COPENHAGEN, Denmark — Authorities in Norway have turned down applications to hold rallies in the country’s three largest cities in support of protests in the U.S. over the police killing of George Floyd, citing coronavirus social distancing.
Rallies were planned in Oslo, Bergen and Trondheim but local authorities said that without a dispensation from the Norwegian Institute of Public Health, they cannot allow more than 50 people to gather in one place, said Mohamed Awil, the president of the African student association UiO.
The association is co-organizing the rally in Oslo, where more than 15,000 people said they planned to take part in the demonstration Thursday outside the U.S. Embassy. He said they were considering an alternative but details were not immediately available.
Thousands gathered Wednesday in support rallies in the capitals of Sweden and Finland.
MADRID — Spain says restrictions on land border crossings with France and Portugal will be lifted from June 22.
Under special measures imposed to curb the spread of the coronavirus, only residents, cross-border workers and truck drivers were allowed since mid-March.
Tourism Minister Reyes Maroto also said 6,000 German tourists are expected to test new safety measures for travelers in the Mediterranean Balearic islands in mid-June, as the country prepares to fully reopen to international tourism on July 1. The tourists will have their temperatures checked and will fill out health questionnaires on arrival. They also will be encouraged to use a contact-tracing mobile app that authorities want to test in the archipelago.
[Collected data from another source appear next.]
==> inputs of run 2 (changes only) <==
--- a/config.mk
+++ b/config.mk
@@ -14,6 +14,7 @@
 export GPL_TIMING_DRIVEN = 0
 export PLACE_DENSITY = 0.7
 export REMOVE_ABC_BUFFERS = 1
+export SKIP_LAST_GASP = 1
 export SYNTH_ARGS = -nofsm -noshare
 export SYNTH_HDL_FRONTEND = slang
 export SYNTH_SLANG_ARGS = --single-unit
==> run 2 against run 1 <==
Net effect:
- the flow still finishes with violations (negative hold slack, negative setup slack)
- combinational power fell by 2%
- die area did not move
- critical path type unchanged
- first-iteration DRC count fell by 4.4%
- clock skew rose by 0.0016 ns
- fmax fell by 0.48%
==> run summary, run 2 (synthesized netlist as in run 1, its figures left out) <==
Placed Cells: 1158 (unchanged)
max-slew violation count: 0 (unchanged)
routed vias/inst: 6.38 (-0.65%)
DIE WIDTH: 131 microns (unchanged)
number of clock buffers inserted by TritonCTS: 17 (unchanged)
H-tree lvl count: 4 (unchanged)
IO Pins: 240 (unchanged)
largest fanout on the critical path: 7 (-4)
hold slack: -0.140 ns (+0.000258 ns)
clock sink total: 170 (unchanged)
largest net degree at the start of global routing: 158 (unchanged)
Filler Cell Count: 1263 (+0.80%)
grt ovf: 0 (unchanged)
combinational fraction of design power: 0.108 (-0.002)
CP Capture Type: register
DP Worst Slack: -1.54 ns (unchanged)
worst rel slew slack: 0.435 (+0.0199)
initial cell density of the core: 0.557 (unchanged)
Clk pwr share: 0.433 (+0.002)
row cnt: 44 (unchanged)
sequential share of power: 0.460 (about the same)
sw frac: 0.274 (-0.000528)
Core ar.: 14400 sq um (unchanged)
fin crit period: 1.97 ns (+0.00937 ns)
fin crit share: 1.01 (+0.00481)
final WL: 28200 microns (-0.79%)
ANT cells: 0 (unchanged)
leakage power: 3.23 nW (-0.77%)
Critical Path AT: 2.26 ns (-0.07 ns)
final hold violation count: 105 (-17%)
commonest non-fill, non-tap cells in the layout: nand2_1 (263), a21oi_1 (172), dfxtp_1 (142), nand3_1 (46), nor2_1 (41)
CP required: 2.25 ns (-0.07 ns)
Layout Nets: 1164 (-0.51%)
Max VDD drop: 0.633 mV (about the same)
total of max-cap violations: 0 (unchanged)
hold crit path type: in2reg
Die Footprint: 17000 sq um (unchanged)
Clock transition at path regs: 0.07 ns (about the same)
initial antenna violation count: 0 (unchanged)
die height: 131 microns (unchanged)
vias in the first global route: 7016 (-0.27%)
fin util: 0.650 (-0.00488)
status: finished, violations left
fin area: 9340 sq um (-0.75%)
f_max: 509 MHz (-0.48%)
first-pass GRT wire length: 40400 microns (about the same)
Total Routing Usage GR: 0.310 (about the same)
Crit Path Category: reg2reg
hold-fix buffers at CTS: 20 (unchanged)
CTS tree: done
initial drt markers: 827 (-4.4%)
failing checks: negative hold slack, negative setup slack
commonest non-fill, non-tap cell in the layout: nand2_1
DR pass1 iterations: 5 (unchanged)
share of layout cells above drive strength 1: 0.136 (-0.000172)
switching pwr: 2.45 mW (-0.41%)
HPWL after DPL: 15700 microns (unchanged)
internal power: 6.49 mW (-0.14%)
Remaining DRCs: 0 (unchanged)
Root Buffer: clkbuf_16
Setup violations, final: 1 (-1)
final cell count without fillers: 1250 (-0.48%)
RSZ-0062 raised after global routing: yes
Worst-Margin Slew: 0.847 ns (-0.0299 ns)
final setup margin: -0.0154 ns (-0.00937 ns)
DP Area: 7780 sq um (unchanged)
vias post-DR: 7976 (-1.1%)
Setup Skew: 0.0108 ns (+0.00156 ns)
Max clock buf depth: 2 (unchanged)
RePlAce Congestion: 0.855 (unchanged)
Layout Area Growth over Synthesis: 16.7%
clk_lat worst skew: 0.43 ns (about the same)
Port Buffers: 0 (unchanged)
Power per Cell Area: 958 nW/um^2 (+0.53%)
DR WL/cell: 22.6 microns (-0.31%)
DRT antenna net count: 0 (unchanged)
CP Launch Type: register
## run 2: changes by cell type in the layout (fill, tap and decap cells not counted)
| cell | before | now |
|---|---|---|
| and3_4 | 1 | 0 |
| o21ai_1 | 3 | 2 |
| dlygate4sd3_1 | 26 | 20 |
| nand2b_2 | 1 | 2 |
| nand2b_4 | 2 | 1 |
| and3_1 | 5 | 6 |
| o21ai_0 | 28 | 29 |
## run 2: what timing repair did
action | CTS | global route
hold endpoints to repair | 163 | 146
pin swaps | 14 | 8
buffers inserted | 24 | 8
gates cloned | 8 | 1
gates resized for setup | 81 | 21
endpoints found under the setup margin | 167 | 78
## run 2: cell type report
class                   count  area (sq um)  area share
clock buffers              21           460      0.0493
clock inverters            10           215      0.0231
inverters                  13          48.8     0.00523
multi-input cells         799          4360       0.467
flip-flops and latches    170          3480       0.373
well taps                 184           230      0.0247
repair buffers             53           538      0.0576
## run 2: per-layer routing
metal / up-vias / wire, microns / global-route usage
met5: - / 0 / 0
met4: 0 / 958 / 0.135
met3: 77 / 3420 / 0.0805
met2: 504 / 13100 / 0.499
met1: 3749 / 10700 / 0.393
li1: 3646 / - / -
<file path="src/rtl/counter_pkg.sv">
// Shared definitions for the multimode counter: mode encoding and the
// one-shot sequencer state type.
package counter_pkg;

  // Counting modes as presented on the mode input.
  typedef enum logic [1:0] {
    MODE_UP       = 2'b00,
    MODE_DOWN     = 2'b01,
    MODE_PINGPONG = 2'b10,
    MODE_ONESHOT  = 2'b11
  } mode_t;

  // One-shot down-count sequencer states.
  typedef enum logic [1:0] {
    OS_IDLE = 2'b00,
    OS_RUN  = 2'b01,
    OS_DONE = 2'b10
  } os_state_t;

  // Direction a mode starts in after ld/clear: 1 = down.
  function automatic logic mode_counts_down(input mode_t m);
    return (m == MODE_DOWN) || (m == MODE_ONESHOT);
  endfunction

endpackage

</file>
<file path="src/rtl/ctr_step.sv">
// Combinational single-step evaluator: given the present count, limit,
// direction, wrap setting and mode, produce the count and direction after
// one enabled step and flag whether the step hit a boundary.
module ctr_step
  import counter_pkg::*;
#(
  parameter int unsigned WIDTH = 8
) (
  input  logic [WIDTH-1:0] count,
  input  logic [WIDTH-1:0] limit,
  input  logic             dir,
  input  logic             wrap,
  input  logic [1:0]       mode,
  output logic [WIDTH-1:0] next_count,
  output logic             next_dir,
  output logic             hit
);

  localparam logic [WIDTH-1:0] ONE = WIDTH'(1);

  mode_t            mode_e;
  logic [WIDTH-1:0] inc;
  logic [WIDTH-1:0] dec;
  logic [WIDTH-1:0] dec_clamped;

  assign mode_e      = mode_t'(mode);
  assign inc         = count + ONE;
  assign dec         = count - ONE;
  assign dec_clamped = (dec > limit) ? limit : dec;

  // Next count / direction / boundary for one enabled step in each mode.
  always_comb begin
    next_count = count;
    next_dir   = dir;
    hit        = 1'b0;
    case (mode_e)
      MODE_UP: begin
        next_dir = 1'b0;
        if (count >= limit) begin
          hit        = 1'b1;
          next_count = wrap ? '0 : limit;
        end else begin
          next_count = inc;
        end
      end
      MODE_DOWN: begin
        next_dir = 1'b1;
        if (count == '0) begin
          hit        = 1'b1;
          next_count = wrap ? limit : '0;
        end else if (count > limit) begin
          next_count = limit;
        end else begin
          next_count = dec;
        end
      end
      MODE_PINGPONG: begin
        if (!dir) begin
          if (count >= limit) begin
            hit        = 1'b1;
            next_dir   = 1'b1;
            next_count = (limit == '0) ? '0 : (limit - ONE);
          end else begin
            next_count = inc;
          end
        end else begin
          if (count == '0) begin
            hit        = 1'b1;
            next_dir   = 1'b0;
            next_count = (limit == '0) ? '0 : ONE;
          end else begin
            next_count = dec_clamped;
          end
        end
      end
      MODE_ONESHOT: begin
        next_dir = 1'b1;
        if (count == '0) begin
          hit        = 1'b1;
          next_count = '0;
        end else begin
          next_count = dec;
        end
      end
      default: begin
        next_count = count;
      end
    endcase
  end

endmodule

</file>
<file path="src/rtl/multimode_counter.sv">
// Multimode counter: up, down, ping-pong and one-shot down counting within
// 0..limit, with synchronous load/clear, terminal-count pulse, sticky
// boundary flag and a one-shot sequencer. All outputs come from flops.
module multimode_counter
  import counter_pkg::*;
#(
  parameter int unsigned WIDTH = 8
) (
  input  logic             clock,
  input  logic             reset_n,
  input  logic             clear,
  input  logic             ld,
  input  logic [WIDTH-1:0] count_in,
  input  logic [WIDTH-1:0] limit,
  input  logic             en,
  input  logic [1:0]       mode,
  input  logic             wrap,
  output logic [WIDTH-1:0] count,
  output logic             dir,
  output logic             tc,
  output logic             ovf,
  output logic             done
);

  mode_t            mode_e;
  os_state_t        state_q;
  os_state_t        state_d;
  logic [WIDTH-1:0] count_d;
  logic             dir_d;
  logic             tc_d;
  logic             ovf_d;
  logic             done_d;
  logic [WIDTH-1:0] step_count;
  logic             step_dir;
  logic             step_hit;

  assign mode_e = mode_t'(mode);

  ctr_step #(
    .WIDTH(WIDTH)
  ) u_step (
    .count     (count),
    .limit     (limit),
    .dir       (dir),
    .wrap      (wrap),
    .mode      (mode),
    .next_count(step_count),
    .next_dir  (step_dir),
    .hit       (step_hit)
  );

  // Next-state and next-output selection: ld > clear > enabled step > hold.
  always_comb begin
    count_d = count;
    dir_d   = dir;
    ovf_d   = ovf;
    tc_d    = 1'b0;
    state_d = state_q;
    if (ld) begin
      count_d = count_in;
      ovf_d   = 1'b0;
      dir_d   = mode_counts_down(mode_e);
      state_d = (mode_e == MODE_ONESHOT) ? OS_RUN : OS_IDLE;
    end else if (clear) begin
      count_d = '0;
      ovf_d   = 1'b0;
      dir_d   = mode_counts_down(mode_e);
      state_d = OS_IDLE;
    end else if (mode_e != MODE_ONESHOT) begin
      // Parking the sequencer in IDLE whenever another mode is selected is
      // equivalent to forcing IDLE on the edge of a mode change, since only
      // ld can leave IDLE once one-shot is selected again.
      state_d = OS_IDLE;
      if (en) begin
        count_d = step_count;
        dir_d   = step_dir;
        tc_d    = step_hit;
        if (step_hit && (mode_e != MODE_PINGPONG)) begin
          ovf_d = 1'b1;
        end
      end
    end else if (en) begin
      dir_d = 1'b1;
      case (state_q)
        OS_RUN: begin
          count_d = step_count;
          tc_d    = step_hit;
          if (step_hit) begin
            state_d = OS_DONE;
          end
        end
        OS_DONE: begin
          count_d = '0;
        end
        default: begin
          count_d = count;
        end
      endcase
    end
    done_d = (state_d == OS_DONE);
  end

  // One-shot sequencer state register.
  always_ff @(posedge clock or negedge reset_n) begin
    if (!reset_n) begin
      state_q <= OS_IDLE;
    end else begin
      state_q <= state_d;
    end
  end

  // Registered outputs.
  always_ff @(posedge clock or negedge reset_n) begin
    if (!reset_n) begin
      count <= '0;
      dir   <= 1'b0;
      tc    <= 1'b0;
      ovf   <= 1'b0;
      done  <= 1'b0;
    end else begin
      count <= count_d;
      dir   <= dir_d;
      tc    <= tc_d;
      ovf   <= ovf_d;
      done  <= done_d;
    end
  end

endmodule

</file>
Maroto said building trust in a safe destination is key for the recovery of tourism, an industry that generates 12% of Spain’s GDP and helps employ 2.6 million people.
The COVID-19 outbreak has claimed at least 27,000 lives and infected just over 240,000 people in Spain.
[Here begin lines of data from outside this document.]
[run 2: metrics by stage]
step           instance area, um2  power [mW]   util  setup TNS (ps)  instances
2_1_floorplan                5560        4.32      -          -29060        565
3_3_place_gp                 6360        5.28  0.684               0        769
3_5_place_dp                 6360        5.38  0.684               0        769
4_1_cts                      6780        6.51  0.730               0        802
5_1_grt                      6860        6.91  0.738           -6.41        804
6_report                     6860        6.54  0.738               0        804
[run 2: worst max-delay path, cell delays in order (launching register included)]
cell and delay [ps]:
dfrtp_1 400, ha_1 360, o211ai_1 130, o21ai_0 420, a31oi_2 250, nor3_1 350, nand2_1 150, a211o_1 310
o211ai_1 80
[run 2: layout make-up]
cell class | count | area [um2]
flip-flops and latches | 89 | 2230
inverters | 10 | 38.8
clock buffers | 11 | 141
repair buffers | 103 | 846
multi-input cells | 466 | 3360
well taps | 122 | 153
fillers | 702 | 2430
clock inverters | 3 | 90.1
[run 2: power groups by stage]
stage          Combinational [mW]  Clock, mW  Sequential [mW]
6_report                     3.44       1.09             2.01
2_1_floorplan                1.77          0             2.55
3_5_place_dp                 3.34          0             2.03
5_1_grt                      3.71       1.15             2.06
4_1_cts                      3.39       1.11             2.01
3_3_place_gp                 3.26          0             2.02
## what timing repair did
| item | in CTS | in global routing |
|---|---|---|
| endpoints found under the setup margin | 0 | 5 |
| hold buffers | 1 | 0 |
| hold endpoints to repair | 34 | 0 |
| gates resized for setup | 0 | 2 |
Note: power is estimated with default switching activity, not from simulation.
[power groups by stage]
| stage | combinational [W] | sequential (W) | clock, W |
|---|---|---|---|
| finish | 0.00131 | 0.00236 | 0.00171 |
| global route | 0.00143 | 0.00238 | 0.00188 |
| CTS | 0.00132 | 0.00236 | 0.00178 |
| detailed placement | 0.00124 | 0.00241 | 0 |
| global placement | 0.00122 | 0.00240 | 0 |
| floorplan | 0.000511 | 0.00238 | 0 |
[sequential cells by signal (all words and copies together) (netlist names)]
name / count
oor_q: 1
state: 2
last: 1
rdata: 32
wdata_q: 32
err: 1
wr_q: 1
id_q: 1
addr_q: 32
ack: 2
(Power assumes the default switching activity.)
## src/rtl/id_ex_stage.sv

```systemverilog
// ID/EX pipeline register: immediate generation, control decode, load-use
// hazard detection with bubble insertion, and stall/flush handling.
module id_ex_stage #(
  parameter int DATA_WIDTH    = 32,
  parameter int OPCODE_LENGTH = 4
) (
  input  logic                     clk,
  input  logic                     reset,
  input  logic                     in_valid,
  input  logic [31:0]              instr,
  input  logic [DATA_WIDTH-1:0]    rs1_data,
  input  logic [DATA_WIDTH-1:0]    rs2_data,
  input  logic                     stall,
  input  logic                     flush,
  output logic                     load_use_stall,
  output logic                     valid_o,
  output logic [DATA_WIDTH-1:0]    SrcA,
  output logic [DATA_WIDTH-1:0]    SrcB,
  output logic [DATA_WIDTH-1:0]    Immediate,
  output logic [4:0]               rd_o,
  output logic [2:0]               funct3_o,
  output logic [OPCODE_LENGTH-1:0] alu_ctrl_o,
  output logic                     alu_src_o,
  output logic                     reg_write_o,
  output logic                     mem_read_o,
  output logic                     mem_write_o,
  output logic [15:0]              bubble_cnt
);

  typedef enum logic [6:0] {
    OP_R      = 7'b0110011,
    OP_IMM    = 7'b0010011,
    OP_LOAD   = 7'b0000011,
    OP_JALR   = 7'b1100111,
    OP_STORE  = 7'b0100011,
    OP_BRANCH = 7'b1100011,
    OP_LUI    = 7'b0110111,
    OP_AUIPC  = 7'b0010111,
    OP_JAL    = 7'b1101111
  } opcode_e;

  typedef struct packed {
    logic                     valid;
    logic [DATA_WIDTH-1:0]    src_a;
    logic [DATA_WIDTH-1:0]    src_b;
    logic [DATA_WIDTH-1:0]    imm;
    logic [4:0]               rd;
    logic [2:0]               funct3;
    logic [OPCODE_LENGTH-1:0] alu_ctrl;
    logic                     alu_src;
    logic                     reg_write;
    logic                     mem_read;
    logic                     mem_write;
  } ex_t;

  ex_t        ex_q, ex_d;
  logic [15:0] bubble_cnt_q, bubble_cnt_d;

  opcode_e    opcode;
  logic [2:0] funct3;
  logic [4:0] rd, rs1, rs2;

  assign opcode = opcode_e'(instr[6:0]);
  assign funct3 = instr[14:12];
  assign rd     = instr[11:7];
  assign rs1    = instr[19:15];
  assign rs2    = instr[24:20];

  logic [DATA_WIDTH-1:0]    dec_imm;
  logic [OPCODE_LENGTH-1:0] dec_alu_ctrl;
  logic dec_alu_src, dec_reg_write, dec_mem_read, dec_mem_write;
  logic uses_rs1, uses_rs2;

  // NOTE: every signal gets a default before the case so no path leaves one
  // unassigned; a missing default here would infer a latch.
  always_comb begin
    dec_imm       = '0;
    dec_alu_ctrl  = '0;
    dec_alu_src   = 1'b0;
    dec_reg_write = 1'b0;
    dec_mem_read  = 1'b0;
    dec_mem_write = 1'b0;
    uses_rs1      = 1'b0;
    uses_rs2      = 1'b0;
    case (opcode)
      OP_R: begin
        uses_rs1      = 1'b1;
        uses_rs2      = 1'b1;
        dec_reg_write = 1'b1;
        dec_alu_ctrl  = OPCODE_LENGTH'({instr[30], funct3});
      end
      OP_IMM: begin
        uses_rs1      = 1'b1;
        dec_reg_write = 1'b1;
        dec_alu_src   = 1'b1;
        dec_imm       = {{(DATA_WIDTH-12){instr[31]}}, instr[31:20]};
        // Shifts keep instr[30] to tell SRAI from SRLI.
        if (funct3 == 3'b001 || funct3 == 3'b101)
          dec_alu_ctrl = OPCODE_LENGTH'({instr[30], funct3});
        else
          dec_alu_ctrl = OPCODE_LENGTH'({1'b0, funct3});
      end
      OP_LOAD: begin
        uses_rs1      = 1'b1;
        dec_reg_write = 1'b1;
        dec_mem_read  = 1'b1;
        dec_alu_src   = 1'b1;
        dec_imm       = {{(DATA_WIDTH-12){instr[31]}}, instr[31:20]};
      end
      OP_JALR: begin
        uses_rs1      = 1'b1;
        dec_reg_write = 1'b1;
        dec_alu_src   = 1'b1;
        dec_imm       = {{(DATA_WIDTH-12){instr[31]}}, instr[31:20]};
      end
      OP_STORE: begin
        uses_rs1      = 1'b1;
        uses_rs2      = 1'b1;
        dec_mem_write = 1'b1;
        dec_alu_src   = 1'b1;
        dec_imm       = {{(DATA_WIDTH-12){instr[31]}}, instr[31:25], instr[11:7]};
      end
      OP_BRANCH: begin
        uses_rs1 = 1'b1;
        uses_rs2 = 1'b1;
        dec_imm  = {{(DATA_WIDTH-13){instr[31]}}, instr[31], instr[7],
                    instr[30:25], instr[11:8], 1'b0};
      end
      OP_LUI, OP_AUIPC: begin
        dec_reg_write = 1'b1;
        dec_alu_src   = 1'b1;
        dec_imm       = {instr[31:12], {(DATA_WIDTH-20){1'b0}}};
      end
      OP_JAL: begin
        dec_reg_write = 1'b1;
        dec_imm       = {{(DATA_WIDTH-21){instr[31]}}, instr[31], instr[19:12],
                         instr[20], instr[30:21], 1'b0};
      end
      default: ;
    endcase
    // x0 is never written, which also keeps it out of hazard matching.
    if (rd == 5'd0) dec_reg_write = 1'b0;
  end

  assign load_use_stall = in_valid & ex_q.valid & ex_q.mem_read & (ex_q.rd != 5'd0) &
                          ((uses_rs1 & (ex_q.rd == rs1)) | (uses_rs2 & (ex_q.rd == rs2)));

  // Priority below reset: flush, then stall, then load-use bubble, then load.
  always_comb begin
    ex_d         = ex_q;
    bubble_cnt_d = bubble_cnt_q;
    if (flush) begin
      ex_d = '0;
    end else if (!stall) begin
      if (load_use_stall) begin
        ex_d = '0;
        if (bubble_cnt_q != 16'hFFFF) bubble_cnt_d = bubble_cnt_q + 16'd1;
      end else begin
        ex_d.valid     = in_valid;
        ex_d.src_a     = rs1_data;
        ex_d.src_b     = rs2_data;
        ex_d.imm       = dec_imm;
        ex_d.rd        = rd;
        ex_d.funct3    = funct3;
        ex_d.alu_ctrl  = dec_alu_ctrl;
        ex_d.alu_src   = dec_alu_src   & in_valid;
        ex_d.reg_write = dec_reg_write & in_valid;
        ex_d.mem_read  = dec_mem_read  & in_valid;
        ex_d.mem_write = dec_mem_write & in_valid;
      end
    end
  end

  // NOTE: state registers use non-blocking assignments so every flop samples
  // its pre-edge value regardless of process ordering.
  always_ff @(posedge clk) begin
    if (reset) begin
      ex_q         <= '0;
      bubble_cnt_q <= '0;
    end else begin
      ex_q         <= ex_d;
      bubble_cnt_q <= bubble_cnt_d;
    end
  end

  assign valid_o     = ex_q.valid;
  assign SrcA        = ex_q.src_a;
  assign SrcB        = ex_q.src_b;
  assign Immediate   = ex_q.imm;
  assign rd_o        = ex_q.rd;
  assign funct3_o    = ex_q.funct3;
  assign alu_ctrl_o  = ex_q.alu_ctrl;
  assign alu_src_o   = ex_q.alu_src;
  assign reg_write_o = ex_q.reg_write;
  assign mem_read_o  = ex_q.mem_read;
  assign mem_write_o = ex_q.mem_write;
  assign bubble_cnt  = bubble_cnt_q;

endmodule

```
JOHANNESBURG — Testing materials remain in short supply across Africa, but the head of the Africa Centers for Disease Control and Prevention says a new platform to pool the continent’s purchasing powers has obtained about 15 million coronavirus testing kits for the next six months.
John Nkengasong said Africa’s 54 countries are still far behind the goal of conducting at least 10,000 tests per 1 million people. He said just about 1,700 tests are being carried out per million compared to about 37,000 per million in Italy and 30,000 per million in the UK.
Nkengasong said 3.4 million tests have been conducted so far across Africa, which has a population of 1.3 billion people, and testing capacity is “increasing very, very rapidly.” Africa’s numbers are rising steadily as testing improves, with a 31% increase in new confirmed cases since last week. The continent’s confirmed cases are now above 162,000, representing less than 3% of the global cases.
MOSCOW — The United States has delivered another batch of ventilators to Russia as part of a $5.6 million humanitarian donation to help the country cope with the pandemic.
The U.S. Embassy said the second shipment of U.S.-manufactured breathing machines arrived in Moscow on Thursday, following a batch delivered last month.
Russia has reported more than 441,000 coronavirus infections, including 5,384 deaths. Officials have scrambled to secure ventilators and other essential supplies.
Russia sent a planeload of medical supplies, including ventilators, to the U.S. in April. Russia’s state investment fund said this week it fully funded the delivery.
MEXICO CITY — The coronavirus toll in Mexico has soared to a new daily high, with the health department reporting 1,092 deaths. That is more than double the previous one-day record and in line with numbers in the United States and Brazil.
Wednesday’s report was an embarrassment for officials, who have consistently predicted that cases in Mexico were about to start leveling off.
Officials rushed to say many of the new confirmed deaths had occurred days or even weeks ago and were being announced now because of delays in processing tests or other reasons. But such delays have presumably been a constant reflected in every previous daily tally.
Assistant Health Secretary Hugo López-Gatell did not cite any specific clearing of testing backlogs.